Overall, The Daily Show’s range of topics is somewhat more limited than the mainstream press generally. Yet in many ways the similarities between the comedy show and the news media are as striking as the differences.
Both The Daily Show and the press generally, for instance, had the same No. 1 topic for the year, U.S. Foreign Affairs, a category dominated by the war in Iraq. It made up 17% of the time on The Daily Show and 19% in the press overall. Politics, particularly the race for president, was the No. 2 topic in both as well, though it garnered an even larger share in The Daily Show (16% vs. 12%).
And in both the mainstream press and The Daily Show, the top three topic areas commanded the lion’s share of time—47% on The Daily Show and 40% in the press.
But the news agenda soon begins to diverge. The Daily Show is more focused on political matters and is more Washington oriented than the press overall.
The Daily Show’s No. 3 subject matter was government (15% of time), whereas that topic ranked only 5th in the press overall (at 7% of newshole). The Daily Show was also more interested in lifestyle news, celebrities, and talking about the media itself.
In contrast, the mainstream news media are more focused on such matters as foreign events not associated with the United States, crime, disasters, health, business and the economy.
And in general, it is probably fair to say that the purview of the comedy show is more limited. The top six topics on The Daily Show, for instance, made up 69% of all the time. The top six topics in the media generally filled 60% of its newshole.
One can see this narrow focus comes even more clearly by looking not at the broad topics covered but more specifically on the exact stories. As an example, the presidential campaign and the policy debate about the war in Iraq, together added up to more than a quarter of the time spent on The Daily Show (26%) for the year.  This was significantly more than in the mainstream press, where the two stories commanded 18% of the newshole studied during the same time period.
To illustrate that more limited range, it is helpful to note the subjects that The Daily Show de-emphasized—or completely ignored–in 2007. As Stewart described it to the host of PBS’ Bill Moyers’ Journal, “we feel no obligation to follow the news cycle…because… we’re not journalists.” 
Looking at what topics the show does and does not discuss also provides insight into editorial limitations on a program that relies so heavily on satire and comedy. While politicians and celebrities are easy to lampoon, such an approach is often out of bounds when it comes to tragedies and disasters. The August 2 bridge collapse in Minneapolis that killed 13 people accounted for 55% of the mainstream media’s coverage that day. It was not once mentioned on The Daily Show.
And the single largest story for any given week in 2007—the Virginia Tech killings— was all but absent from The Daily Show.

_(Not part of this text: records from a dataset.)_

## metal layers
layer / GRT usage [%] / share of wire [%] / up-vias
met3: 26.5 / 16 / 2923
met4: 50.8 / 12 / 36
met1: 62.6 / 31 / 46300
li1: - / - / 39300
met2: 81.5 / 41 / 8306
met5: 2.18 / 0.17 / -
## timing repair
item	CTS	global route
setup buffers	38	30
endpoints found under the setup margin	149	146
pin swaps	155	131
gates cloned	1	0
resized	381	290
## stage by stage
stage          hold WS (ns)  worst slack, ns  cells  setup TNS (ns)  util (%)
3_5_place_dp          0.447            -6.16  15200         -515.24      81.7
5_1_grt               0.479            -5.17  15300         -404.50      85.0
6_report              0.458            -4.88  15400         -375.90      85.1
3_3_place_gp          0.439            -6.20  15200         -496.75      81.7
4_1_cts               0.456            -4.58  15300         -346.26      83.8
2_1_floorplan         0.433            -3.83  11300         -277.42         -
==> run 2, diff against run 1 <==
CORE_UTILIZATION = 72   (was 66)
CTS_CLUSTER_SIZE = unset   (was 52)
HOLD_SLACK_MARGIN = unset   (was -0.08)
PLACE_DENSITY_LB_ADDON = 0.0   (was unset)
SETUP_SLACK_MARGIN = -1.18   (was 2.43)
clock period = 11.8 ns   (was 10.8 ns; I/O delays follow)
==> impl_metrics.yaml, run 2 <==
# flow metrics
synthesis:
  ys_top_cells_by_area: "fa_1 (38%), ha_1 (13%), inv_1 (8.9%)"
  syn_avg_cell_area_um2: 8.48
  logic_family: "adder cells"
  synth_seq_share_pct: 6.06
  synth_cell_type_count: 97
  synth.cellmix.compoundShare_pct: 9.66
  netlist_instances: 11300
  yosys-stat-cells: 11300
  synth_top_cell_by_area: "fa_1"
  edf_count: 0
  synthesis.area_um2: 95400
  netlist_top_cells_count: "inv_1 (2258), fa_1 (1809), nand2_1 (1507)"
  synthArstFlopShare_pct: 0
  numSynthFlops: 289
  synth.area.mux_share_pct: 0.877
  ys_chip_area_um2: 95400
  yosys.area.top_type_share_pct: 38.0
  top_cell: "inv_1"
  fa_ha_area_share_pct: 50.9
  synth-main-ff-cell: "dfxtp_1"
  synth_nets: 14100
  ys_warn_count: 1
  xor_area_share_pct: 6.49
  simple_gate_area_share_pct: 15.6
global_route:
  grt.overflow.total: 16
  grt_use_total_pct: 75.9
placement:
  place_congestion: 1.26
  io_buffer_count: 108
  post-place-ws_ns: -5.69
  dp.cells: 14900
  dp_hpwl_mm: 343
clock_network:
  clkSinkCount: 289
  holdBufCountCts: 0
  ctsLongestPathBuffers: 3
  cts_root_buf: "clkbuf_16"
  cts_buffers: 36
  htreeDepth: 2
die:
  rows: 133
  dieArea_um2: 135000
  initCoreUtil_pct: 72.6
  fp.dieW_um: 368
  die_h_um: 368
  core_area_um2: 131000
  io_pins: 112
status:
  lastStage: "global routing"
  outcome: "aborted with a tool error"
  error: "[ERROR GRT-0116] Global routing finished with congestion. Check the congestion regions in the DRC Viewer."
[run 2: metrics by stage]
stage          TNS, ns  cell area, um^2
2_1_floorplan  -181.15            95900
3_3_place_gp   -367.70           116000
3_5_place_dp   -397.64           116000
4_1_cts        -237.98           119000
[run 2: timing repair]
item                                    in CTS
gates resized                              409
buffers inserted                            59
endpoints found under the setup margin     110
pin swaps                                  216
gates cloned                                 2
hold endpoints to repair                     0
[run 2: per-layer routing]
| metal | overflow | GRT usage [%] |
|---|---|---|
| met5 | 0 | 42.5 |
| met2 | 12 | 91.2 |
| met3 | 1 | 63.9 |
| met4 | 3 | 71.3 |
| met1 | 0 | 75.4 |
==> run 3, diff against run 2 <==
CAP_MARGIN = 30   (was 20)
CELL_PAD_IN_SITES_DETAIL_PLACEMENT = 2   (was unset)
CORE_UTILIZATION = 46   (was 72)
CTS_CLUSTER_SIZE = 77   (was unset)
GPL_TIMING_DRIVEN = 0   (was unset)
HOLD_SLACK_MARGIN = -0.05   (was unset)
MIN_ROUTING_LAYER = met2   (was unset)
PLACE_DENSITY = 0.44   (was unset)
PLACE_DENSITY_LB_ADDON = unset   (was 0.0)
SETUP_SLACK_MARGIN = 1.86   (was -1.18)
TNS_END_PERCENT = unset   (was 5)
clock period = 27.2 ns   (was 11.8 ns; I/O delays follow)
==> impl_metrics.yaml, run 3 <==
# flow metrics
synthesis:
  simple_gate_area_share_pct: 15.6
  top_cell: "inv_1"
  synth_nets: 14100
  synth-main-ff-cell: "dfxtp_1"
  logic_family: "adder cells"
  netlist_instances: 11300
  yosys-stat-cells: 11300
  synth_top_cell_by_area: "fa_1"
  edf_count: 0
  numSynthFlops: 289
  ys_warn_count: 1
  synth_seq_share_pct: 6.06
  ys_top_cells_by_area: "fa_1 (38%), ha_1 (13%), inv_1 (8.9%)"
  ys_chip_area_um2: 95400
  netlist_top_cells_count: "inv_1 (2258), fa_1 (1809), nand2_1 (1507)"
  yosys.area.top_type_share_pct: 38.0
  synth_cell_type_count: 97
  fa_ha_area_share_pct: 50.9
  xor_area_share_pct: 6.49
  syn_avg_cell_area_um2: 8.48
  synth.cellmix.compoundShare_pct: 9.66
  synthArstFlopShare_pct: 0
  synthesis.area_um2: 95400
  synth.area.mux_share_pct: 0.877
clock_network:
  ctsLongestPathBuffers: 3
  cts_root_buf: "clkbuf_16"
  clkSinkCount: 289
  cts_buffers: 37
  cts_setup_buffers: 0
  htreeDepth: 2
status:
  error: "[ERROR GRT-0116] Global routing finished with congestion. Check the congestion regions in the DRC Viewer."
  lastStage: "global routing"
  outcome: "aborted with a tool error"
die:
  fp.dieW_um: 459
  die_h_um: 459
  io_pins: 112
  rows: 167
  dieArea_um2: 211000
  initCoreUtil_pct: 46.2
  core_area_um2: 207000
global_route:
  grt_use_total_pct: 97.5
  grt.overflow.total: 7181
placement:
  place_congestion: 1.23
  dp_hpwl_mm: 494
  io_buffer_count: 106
==> inputs of willow <==
## APB_INT_Count
module APB_INT_Count#(
    parameter DATA_WIDTH = 32,
    parameter ADDR_WIDTH = 16
) 
(
    input  wire                     PCLK,         
    input  wire                     PRESETn,      
    input  wire                     PSEL,         
    input  wire                     PENABLE,      
    input  wire                     PWRITE,       
    input  wire [ADDR_WIDTH-1:0]    PADDR,        
    input  wire [DATA_WIDTH-1:0]    PWDATA,       
    output reg  [DATA_WIDTH-1:0]    PRDATA,       
    output reg                      PREADY,       
    output reg                      PSLVERR,      
    output  wire                    linux_irq,    
    output  wire                    lim_irq,      
    output  wire                    itim_irq,     
    input  wire                     linux_ack,    
    input  wire                     lim_ack,      
    input  wire                     itim_ack      
);
==> flow/config.mk <==
export PLATFORM = sky130hd
export DESIGN_NAME = APB_INT_Count
export DESIGN_NICKNAME = APB_INT_Count
export VERILOG_FILES = /design/flow/design.v
export SDC_FILE = /design/flow/constraint.sdc
export NUM_CORES = 4
export LEC_CHECK = 0
export CAP_MARGIN = 20
export CORE_MARGIN = 2
export CORE_UTILIZATION = 40
export SLEW_MARGIN = 20
==> flow/constraint.sdc <==
create_clock -name core_clock -period 6.76 [get_ports {PCLK}]
set_input_delay 1.3520 -clock core_clock [delete_from_list [all_inputs] [get_ports {PCLK}]]
set_output_delay 1.3520 -clock core_clock [all_outputs]
set_load 0.01 [all_outputs]
run.sh (not shown) runs the stock make flow with config.mk's settings and CLKGATE_MAP_FILE=.
==> lagoon: changes against willow <==
Settings changed: ABC_AREA set to 1, CELL_PAD_IN_SITES_DETAIL_PLACEMENT set to 2, CORE_ASPECT_RATIO set to 1.01, CORE_MARGIN 2 to 5, CORE_UTILIZATION 40 to 51, CTS_CLUSTER_SIZE set to 95, GPL_ROUTABILITY_DRIVEN set to 0, GPL_TIMING_DRIVEN set to 0, MIN_ROUTING_LAYER set to met2, SLEW_MARGIN 20 to 10.
==> flow/constraint.sdc (replaced) <==
create_clock -name core_clock -period 7.14 [get_ports {PCLK}]
set_input_delay 1.4280 -clock core_clock [delete_from_list [all_inputs] [get_ports {PCLK}]]
set_output_delay 1.4280 -clock core_clock [all_outputs]
set_load 0.01 [all_outputs]
==> notes <==
- willow finished clean. lagoon died in detailed placement (3_5_place_dp), error DPL-0033.
- Die size: lagoon is smaller than willow (11%).
- In willow the synthesized cell count is smaller than in lagoon, by about 19%.
- Against willow, the synthesized area of lagoon is larger by about 9%.


==> run a <==
Starting RTL as in the previous note.
clock: 10.0 ns
lec_check: 0
cap_margin: 20
core_aspect_ratio: 1.07
core_margin: 2
core_utilization: 39
cts_cluster_size: 92
hold_slack_margin: 0.1
slew_margin: 25
==> run b (differences from run a) <==
Settings changed: ABC_AREA set to 1, CAP_MARGIN 20 to 40, CORE_ASPECT_RATIO 1.07 to 1.41, CORE_UTILIZATION 39 to 72, CTS_CLUSTER_DIAMETER set to 45, CTS_CLUSTER_SIZE 92 to 10, HOLD_SLACK_MARGIN 0.1 to 0.3, PLACE_DENSITY_LB_ADDON set to 0.17, SETUP_SLACK_MARGIN set to 1.12, SLEW_MARGIN 25 to 20, TNS_END_PERCENT set to 5.
==> flow/constraint.sdc (replaced) <==
create_clock -name core_clock -period 3.76 [get_ports {PCLK}]
set_input_delay 0.7520 -clock core_clock [delete_from_list [all_inputs] [get_ports {PCLK}]]
set_output_delay 0.7520 -clock core_clock [all_outputs]
set_load 0.01 [all_outputs]
==> run c (differences from run a) <==
Settings changed: CORE_ASPECT_RATIO 1.07 to not set, CORE_UTILIZATION 39 to 72, CTS_CLUSTER_DIAMETER set to 374, CTS_CLUSTER_SIZE 92 to 14, HOLD_SLACK_MARGIN 0.1 to not set, PLACE_DENSITY_LB_ADDON set to 0.06, SLEW_MARGIN 25 to 20.
==> flow/constraint.sdc (replaced) <==
create_clock -name core_clock -period 5.34 [get_ports {PCLK}]
set_input_delay 1.0680 -clock core_clock [delete_from_list [all_inputs] [get_ports {PCLK}]]
set_output_delay 1.0680 -clock core_clock [all_outputs]
set_load 0.01 [all_outputs]
==> results_dict.tcl <==
# metrics dict for downstream scripts
set metrics [dict create \
    status "finished clean" \
    path_buffers 1 \
    rows 93 \
    ys_sh_xor_pct 0.519 \
    cp-end-kind "flop" \
    sh_comb_area_pct 44.3 \
    seq_share_pct 43.9 \
]
The numbers above come from run c.

==> results_dict.tcl <==
# metrics dict for downstream scripts
set metrics [dict create \
    die_x_um 340 \
    ys_sh_simple_pct 21.8 \
    sh_comb_area_pct 42.9 \
    syn_inst 5902 \
    seq_share_pct 42.4 \
    status "finished clean" \
    ys_sh_xor_pct 0.519 \
]
The numbers above come from run a.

On April 16, the evening of the shootings, Stewart began his broadcast by stating that the show was not going to focus on the incident because of the desire to keep things light and funny. Stewart began, “Obviously for anybody who has been tuned to the television today, a horrible, horrible day. I have absolutely nothing to add that is insightful or anything. I will just do what I always do when faced with something that is that powerfully damaging to the emotional core: I will begin to repress it, and I will swallow it. And I imagine that thirty years from now someone will spill juice and I will freak the f*** out. So to that end, let’s move on as though the world is ok.”
In that broadcast Stewart doesn’t once refer to the incident itself by name.
Indeed, on many occasions, the top story in the national news media was quite different from the leading content on The Daily Show. On January 15, for instance, most mainstream news shows led with the story of severe weather and ice storms causing havoc across much of the nation. Stewart began his show by pondering what drink would be best to wash down a Jimmy Dean pancake and sausage on a stick. “On a stick, of course, because anybody eating chocolate chip pancakes and sausage is clearly on the go,” Stewart joked. (He decided on Gatorade A.M.).
1. Even though the stories about the debate over war policy in Iraq took place in Washington D.C., many of those segments were coded as “foreign affairs” because of their broad topic.